> _WORK INSTRUCTIONS_: Restate word for word the lines in the listing below, starting at the line containing "IPD_ASSERT_NEXT(name, ante, cons, msg) \" and ending at the line containing "package ipd_pkg;", both included; leave out the rest.

> _WORKING DATA_:
════════════════
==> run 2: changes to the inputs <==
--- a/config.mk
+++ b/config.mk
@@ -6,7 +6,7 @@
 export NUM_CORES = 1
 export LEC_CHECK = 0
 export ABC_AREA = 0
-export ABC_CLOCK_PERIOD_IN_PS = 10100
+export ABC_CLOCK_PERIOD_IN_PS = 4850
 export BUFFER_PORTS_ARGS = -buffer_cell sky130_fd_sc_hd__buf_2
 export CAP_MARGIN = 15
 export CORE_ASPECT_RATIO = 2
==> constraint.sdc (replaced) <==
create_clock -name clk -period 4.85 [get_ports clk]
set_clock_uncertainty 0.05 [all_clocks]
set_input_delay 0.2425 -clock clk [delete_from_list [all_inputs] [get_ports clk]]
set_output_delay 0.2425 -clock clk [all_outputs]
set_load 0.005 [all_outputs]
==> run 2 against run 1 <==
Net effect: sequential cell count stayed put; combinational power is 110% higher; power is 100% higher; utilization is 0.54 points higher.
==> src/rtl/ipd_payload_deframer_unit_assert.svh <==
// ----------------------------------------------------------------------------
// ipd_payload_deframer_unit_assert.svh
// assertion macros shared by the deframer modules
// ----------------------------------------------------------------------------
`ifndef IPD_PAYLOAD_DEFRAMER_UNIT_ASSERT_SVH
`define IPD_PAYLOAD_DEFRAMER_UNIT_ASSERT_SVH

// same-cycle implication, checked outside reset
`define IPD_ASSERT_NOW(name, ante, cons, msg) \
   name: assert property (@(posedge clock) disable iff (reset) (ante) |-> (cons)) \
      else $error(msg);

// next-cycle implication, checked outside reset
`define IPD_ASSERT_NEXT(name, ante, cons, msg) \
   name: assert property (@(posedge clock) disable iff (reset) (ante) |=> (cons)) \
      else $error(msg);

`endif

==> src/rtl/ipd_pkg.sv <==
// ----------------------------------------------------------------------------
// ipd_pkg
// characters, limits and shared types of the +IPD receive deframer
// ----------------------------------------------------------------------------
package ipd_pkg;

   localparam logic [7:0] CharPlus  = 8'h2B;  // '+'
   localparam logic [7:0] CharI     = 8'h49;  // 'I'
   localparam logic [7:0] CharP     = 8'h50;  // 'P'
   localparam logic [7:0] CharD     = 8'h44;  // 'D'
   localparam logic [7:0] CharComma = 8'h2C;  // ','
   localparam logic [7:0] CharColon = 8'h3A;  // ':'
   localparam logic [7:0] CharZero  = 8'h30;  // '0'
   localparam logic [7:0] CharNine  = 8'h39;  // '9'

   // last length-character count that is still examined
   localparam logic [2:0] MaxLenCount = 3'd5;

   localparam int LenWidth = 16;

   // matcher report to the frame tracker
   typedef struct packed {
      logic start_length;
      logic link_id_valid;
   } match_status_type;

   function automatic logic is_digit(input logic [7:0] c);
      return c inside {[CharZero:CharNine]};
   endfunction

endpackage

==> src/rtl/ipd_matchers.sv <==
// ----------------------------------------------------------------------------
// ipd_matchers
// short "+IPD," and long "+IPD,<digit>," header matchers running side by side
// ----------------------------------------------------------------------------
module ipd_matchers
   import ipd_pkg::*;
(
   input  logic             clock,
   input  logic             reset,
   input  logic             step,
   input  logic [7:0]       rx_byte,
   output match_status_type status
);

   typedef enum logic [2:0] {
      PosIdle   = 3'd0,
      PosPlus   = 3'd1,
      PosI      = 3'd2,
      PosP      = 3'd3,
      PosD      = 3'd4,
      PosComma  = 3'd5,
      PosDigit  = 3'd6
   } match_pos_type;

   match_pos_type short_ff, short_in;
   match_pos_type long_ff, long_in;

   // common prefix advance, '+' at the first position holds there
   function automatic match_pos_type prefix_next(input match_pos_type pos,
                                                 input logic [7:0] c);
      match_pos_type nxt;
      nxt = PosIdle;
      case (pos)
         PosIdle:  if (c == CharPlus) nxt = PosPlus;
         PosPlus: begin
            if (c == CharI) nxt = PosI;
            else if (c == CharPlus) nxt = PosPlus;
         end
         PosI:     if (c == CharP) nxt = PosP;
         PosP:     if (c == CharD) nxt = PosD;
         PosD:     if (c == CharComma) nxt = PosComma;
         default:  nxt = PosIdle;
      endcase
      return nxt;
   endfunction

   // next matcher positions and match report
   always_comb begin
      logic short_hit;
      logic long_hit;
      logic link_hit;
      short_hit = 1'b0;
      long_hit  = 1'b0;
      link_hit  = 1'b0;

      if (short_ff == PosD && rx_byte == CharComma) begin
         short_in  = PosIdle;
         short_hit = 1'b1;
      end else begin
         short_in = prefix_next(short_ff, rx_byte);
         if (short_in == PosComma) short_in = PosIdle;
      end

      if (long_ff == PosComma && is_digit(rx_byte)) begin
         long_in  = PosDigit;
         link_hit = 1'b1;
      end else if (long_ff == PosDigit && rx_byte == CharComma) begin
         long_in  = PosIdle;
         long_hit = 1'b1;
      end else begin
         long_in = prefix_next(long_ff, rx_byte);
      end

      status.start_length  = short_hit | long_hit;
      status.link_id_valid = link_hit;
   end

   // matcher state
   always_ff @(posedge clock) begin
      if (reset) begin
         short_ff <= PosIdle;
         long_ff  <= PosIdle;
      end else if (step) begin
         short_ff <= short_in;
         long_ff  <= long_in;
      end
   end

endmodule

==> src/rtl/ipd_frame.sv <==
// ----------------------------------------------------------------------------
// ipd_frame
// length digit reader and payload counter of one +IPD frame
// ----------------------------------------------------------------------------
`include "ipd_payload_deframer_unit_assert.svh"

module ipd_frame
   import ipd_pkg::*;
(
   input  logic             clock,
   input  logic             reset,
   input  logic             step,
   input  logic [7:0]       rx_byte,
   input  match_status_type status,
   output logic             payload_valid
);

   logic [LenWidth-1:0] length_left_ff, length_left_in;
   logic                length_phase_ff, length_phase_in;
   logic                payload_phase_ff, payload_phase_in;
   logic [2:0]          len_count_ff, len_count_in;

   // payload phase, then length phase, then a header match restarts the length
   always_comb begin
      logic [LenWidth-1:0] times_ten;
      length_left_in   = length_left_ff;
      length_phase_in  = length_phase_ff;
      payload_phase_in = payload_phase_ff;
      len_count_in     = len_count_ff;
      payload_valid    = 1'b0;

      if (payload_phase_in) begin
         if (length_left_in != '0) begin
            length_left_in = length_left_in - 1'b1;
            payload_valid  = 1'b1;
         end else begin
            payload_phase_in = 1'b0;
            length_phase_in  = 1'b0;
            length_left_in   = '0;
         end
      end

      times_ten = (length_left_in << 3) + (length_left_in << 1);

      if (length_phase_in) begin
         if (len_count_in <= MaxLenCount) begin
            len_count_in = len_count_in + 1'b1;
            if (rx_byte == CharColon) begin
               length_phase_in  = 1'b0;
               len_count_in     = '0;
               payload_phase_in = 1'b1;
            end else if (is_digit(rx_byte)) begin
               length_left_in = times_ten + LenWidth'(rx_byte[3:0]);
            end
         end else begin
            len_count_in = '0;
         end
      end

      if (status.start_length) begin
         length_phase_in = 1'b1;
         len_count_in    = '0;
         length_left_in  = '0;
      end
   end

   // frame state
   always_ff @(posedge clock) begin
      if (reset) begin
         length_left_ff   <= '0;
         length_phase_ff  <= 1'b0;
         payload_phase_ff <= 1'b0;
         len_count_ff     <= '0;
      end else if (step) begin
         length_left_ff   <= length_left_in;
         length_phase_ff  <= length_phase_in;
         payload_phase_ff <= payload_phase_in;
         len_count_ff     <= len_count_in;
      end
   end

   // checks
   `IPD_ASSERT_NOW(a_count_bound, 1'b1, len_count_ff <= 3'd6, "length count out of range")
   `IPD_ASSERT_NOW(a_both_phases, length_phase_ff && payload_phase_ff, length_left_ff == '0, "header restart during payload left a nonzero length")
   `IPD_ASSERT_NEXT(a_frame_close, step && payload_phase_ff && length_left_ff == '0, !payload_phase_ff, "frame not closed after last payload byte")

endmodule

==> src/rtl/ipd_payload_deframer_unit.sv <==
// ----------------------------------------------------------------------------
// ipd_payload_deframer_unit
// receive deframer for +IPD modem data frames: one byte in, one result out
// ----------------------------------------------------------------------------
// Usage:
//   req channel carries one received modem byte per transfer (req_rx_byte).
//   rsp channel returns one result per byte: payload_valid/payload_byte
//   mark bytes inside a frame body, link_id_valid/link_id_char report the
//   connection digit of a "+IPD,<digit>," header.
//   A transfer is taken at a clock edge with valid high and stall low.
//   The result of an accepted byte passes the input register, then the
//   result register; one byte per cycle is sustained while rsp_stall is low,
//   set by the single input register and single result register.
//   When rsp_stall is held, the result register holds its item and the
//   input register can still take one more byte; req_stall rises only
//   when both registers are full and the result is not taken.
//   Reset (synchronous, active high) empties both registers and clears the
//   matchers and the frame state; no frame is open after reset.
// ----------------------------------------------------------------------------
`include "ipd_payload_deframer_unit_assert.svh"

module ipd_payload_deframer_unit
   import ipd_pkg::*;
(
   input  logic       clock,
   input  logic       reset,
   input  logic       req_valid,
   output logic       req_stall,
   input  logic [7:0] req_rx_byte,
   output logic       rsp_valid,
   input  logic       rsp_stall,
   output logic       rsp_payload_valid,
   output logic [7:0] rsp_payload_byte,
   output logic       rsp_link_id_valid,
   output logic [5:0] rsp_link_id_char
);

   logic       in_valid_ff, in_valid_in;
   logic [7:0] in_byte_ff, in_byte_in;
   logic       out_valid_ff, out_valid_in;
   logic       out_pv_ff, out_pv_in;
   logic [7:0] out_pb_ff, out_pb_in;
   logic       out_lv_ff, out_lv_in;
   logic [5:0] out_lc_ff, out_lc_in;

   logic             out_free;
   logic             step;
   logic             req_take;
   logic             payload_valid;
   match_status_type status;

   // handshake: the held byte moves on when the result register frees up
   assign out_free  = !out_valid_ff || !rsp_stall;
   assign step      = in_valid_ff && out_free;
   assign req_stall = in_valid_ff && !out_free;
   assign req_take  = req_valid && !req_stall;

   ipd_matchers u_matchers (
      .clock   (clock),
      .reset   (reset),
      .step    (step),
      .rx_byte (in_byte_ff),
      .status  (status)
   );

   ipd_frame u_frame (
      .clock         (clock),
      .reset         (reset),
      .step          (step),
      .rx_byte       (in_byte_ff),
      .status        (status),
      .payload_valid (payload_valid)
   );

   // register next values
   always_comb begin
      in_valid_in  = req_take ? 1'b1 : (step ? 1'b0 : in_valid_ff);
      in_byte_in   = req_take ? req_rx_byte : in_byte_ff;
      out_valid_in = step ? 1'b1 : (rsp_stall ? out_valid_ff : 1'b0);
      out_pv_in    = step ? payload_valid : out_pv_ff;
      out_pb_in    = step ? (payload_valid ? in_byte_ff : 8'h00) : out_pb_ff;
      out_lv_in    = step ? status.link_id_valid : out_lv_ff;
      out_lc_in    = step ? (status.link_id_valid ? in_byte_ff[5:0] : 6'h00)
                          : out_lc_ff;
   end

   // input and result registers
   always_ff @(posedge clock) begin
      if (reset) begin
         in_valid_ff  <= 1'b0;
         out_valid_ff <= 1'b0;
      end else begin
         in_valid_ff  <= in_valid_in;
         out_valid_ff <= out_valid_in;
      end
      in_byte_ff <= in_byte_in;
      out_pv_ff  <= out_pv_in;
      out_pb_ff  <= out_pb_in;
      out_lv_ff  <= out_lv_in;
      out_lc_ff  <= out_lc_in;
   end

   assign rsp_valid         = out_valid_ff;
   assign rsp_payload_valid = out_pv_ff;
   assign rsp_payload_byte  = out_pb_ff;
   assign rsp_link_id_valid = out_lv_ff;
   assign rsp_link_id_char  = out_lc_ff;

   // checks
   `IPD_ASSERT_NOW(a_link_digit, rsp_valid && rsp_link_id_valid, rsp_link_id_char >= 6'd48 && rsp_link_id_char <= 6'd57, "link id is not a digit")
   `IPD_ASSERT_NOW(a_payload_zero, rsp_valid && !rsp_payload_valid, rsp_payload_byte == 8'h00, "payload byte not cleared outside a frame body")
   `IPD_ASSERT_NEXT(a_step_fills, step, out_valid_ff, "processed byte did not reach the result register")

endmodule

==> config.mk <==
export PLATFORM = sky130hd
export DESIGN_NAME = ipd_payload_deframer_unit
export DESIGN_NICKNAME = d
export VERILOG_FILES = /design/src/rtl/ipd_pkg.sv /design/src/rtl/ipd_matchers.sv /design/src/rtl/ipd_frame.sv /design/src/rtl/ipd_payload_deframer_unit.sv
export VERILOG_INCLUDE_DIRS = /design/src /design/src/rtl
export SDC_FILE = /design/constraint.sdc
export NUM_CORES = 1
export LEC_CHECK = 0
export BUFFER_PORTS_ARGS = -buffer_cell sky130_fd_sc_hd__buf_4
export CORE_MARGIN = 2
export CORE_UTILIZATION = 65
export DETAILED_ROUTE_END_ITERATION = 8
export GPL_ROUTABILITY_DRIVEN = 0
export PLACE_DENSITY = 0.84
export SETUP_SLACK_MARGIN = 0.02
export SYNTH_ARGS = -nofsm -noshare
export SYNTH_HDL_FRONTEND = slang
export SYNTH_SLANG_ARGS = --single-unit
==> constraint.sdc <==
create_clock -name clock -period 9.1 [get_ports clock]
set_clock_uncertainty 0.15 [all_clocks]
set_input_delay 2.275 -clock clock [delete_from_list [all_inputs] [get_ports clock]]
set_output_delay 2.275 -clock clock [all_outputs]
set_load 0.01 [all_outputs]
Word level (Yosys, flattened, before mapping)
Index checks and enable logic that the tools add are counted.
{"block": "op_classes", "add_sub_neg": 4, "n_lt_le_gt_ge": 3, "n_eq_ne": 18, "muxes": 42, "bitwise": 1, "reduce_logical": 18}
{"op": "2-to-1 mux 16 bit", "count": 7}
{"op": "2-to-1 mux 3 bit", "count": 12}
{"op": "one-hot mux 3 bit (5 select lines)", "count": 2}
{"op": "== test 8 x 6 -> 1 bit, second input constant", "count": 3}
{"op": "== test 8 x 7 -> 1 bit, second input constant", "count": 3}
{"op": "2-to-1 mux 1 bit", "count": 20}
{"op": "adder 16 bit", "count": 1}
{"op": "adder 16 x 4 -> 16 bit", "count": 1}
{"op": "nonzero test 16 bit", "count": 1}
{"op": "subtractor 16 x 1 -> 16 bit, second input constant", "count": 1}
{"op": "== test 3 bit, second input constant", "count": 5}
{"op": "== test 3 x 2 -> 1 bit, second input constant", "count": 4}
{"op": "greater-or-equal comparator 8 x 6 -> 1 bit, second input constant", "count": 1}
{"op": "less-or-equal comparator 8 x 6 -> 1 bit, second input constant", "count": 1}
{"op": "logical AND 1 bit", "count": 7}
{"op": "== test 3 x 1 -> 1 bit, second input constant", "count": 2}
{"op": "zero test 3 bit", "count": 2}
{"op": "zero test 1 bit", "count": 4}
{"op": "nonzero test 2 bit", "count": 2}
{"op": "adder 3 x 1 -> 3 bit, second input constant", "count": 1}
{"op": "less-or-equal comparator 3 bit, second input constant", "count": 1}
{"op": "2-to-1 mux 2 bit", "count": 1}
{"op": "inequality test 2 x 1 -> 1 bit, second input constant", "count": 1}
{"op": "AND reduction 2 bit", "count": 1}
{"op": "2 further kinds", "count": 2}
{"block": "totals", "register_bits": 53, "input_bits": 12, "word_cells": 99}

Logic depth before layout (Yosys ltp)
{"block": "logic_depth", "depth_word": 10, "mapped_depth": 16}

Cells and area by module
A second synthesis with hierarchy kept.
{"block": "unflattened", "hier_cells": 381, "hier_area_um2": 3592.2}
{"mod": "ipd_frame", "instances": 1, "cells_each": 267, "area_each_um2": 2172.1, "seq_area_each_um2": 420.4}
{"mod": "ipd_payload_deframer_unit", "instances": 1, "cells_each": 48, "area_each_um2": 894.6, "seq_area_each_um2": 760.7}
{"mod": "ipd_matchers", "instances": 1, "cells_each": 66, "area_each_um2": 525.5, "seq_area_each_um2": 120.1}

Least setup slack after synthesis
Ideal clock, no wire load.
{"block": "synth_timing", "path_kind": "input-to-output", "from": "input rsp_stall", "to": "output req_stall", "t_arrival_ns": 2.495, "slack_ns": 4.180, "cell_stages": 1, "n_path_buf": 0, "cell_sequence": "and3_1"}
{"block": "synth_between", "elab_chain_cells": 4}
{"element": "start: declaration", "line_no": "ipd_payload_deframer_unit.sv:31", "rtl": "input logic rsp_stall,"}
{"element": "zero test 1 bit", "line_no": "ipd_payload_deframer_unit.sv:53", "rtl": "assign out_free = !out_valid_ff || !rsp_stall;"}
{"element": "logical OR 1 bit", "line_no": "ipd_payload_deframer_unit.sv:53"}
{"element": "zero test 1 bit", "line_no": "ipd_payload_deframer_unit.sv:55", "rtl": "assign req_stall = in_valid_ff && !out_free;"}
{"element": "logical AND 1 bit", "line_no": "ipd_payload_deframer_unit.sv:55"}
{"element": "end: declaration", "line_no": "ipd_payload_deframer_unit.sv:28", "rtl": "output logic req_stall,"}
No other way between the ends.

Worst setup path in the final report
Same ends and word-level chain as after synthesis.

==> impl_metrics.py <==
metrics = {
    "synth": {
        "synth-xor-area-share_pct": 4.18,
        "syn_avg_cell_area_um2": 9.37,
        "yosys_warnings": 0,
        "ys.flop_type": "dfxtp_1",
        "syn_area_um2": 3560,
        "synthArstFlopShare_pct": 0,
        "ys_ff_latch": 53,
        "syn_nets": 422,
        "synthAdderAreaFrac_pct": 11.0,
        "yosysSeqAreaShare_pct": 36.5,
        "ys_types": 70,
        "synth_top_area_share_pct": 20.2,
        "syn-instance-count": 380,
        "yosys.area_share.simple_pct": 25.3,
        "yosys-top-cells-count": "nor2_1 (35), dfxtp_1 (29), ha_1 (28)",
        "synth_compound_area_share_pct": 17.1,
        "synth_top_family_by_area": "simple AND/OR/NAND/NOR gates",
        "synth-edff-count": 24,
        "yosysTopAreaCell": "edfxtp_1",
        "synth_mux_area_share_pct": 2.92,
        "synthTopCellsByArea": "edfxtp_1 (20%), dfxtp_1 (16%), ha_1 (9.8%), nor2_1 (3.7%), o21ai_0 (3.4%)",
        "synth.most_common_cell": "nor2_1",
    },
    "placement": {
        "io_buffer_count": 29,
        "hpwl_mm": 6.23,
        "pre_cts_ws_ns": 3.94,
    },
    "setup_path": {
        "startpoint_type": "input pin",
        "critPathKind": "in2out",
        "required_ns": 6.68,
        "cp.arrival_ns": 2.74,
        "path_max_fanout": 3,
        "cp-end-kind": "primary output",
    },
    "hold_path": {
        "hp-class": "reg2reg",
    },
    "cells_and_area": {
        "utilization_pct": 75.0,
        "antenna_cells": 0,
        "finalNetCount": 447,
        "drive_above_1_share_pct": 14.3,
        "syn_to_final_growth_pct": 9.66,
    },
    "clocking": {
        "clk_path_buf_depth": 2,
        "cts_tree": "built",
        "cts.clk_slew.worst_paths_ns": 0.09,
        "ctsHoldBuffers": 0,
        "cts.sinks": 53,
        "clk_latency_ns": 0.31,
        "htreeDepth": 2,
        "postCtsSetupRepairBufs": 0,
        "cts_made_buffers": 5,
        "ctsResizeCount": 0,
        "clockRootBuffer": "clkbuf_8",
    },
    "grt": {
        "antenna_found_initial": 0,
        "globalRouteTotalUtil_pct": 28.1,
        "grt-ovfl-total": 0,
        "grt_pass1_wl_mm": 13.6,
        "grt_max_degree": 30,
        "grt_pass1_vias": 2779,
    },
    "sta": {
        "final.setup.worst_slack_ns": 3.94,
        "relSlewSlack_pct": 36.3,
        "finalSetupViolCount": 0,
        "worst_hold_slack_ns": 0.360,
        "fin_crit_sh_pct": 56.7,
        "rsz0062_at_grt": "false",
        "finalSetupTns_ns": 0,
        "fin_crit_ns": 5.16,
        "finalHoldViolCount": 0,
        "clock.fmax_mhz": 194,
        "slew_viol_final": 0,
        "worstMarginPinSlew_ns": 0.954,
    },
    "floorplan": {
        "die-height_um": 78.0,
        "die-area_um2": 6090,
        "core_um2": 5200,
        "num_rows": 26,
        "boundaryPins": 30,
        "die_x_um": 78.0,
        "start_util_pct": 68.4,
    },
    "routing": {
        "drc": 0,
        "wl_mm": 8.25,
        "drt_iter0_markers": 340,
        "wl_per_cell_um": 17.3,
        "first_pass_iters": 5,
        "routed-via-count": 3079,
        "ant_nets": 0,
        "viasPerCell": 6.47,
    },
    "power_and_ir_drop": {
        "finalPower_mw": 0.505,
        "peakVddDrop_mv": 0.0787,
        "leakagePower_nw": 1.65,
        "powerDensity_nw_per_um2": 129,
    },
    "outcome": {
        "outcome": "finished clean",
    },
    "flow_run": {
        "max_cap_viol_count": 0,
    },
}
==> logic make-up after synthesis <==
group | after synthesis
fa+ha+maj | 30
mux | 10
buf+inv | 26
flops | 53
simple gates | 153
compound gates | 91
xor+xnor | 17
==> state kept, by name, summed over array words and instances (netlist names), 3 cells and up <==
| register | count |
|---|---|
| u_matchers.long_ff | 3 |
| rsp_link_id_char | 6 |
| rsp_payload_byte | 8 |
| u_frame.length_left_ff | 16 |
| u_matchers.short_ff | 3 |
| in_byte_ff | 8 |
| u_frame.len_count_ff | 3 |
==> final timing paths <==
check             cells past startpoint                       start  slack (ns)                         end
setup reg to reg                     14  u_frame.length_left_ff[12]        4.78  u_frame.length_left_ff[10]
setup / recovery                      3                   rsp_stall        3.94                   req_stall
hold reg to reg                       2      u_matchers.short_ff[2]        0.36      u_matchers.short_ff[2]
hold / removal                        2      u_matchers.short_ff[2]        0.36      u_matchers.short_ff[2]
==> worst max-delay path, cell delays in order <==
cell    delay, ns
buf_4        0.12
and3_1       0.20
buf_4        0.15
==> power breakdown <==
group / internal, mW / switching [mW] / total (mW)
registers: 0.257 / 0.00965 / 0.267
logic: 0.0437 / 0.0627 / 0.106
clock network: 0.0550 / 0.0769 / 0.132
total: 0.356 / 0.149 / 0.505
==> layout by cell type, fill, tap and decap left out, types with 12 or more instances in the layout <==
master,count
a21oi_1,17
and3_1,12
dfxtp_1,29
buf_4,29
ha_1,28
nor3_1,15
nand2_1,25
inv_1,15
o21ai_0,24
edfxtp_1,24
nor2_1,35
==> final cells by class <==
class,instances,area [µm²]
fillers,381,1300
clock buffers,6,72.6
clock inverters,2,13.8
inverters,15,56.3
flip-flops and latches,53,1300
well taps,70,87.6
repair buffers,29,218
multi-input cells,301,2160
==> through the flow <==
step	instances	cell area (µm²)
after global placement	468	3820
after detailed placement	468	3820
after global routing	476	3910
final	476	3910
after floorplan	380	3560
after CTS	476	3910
════════════════
> _SOLUTION TO THIS PROBLEM_:
`define IPD_ASSERT_NEXT(name, ante, cons, msg) \
   name: assert property (@(posedge clock) disable iff (reset) (ante) |=> (cons)) \
      else $error(msg);

`endif

==> src/rtl/ipd_pkg.sv <==
// ----------------------------------------------------------------------------
// ipd_pkg
// characters, limits and shared types of the +IPD receive deframer
// ----------------------------------------------------------------------------
package ipd_pkg;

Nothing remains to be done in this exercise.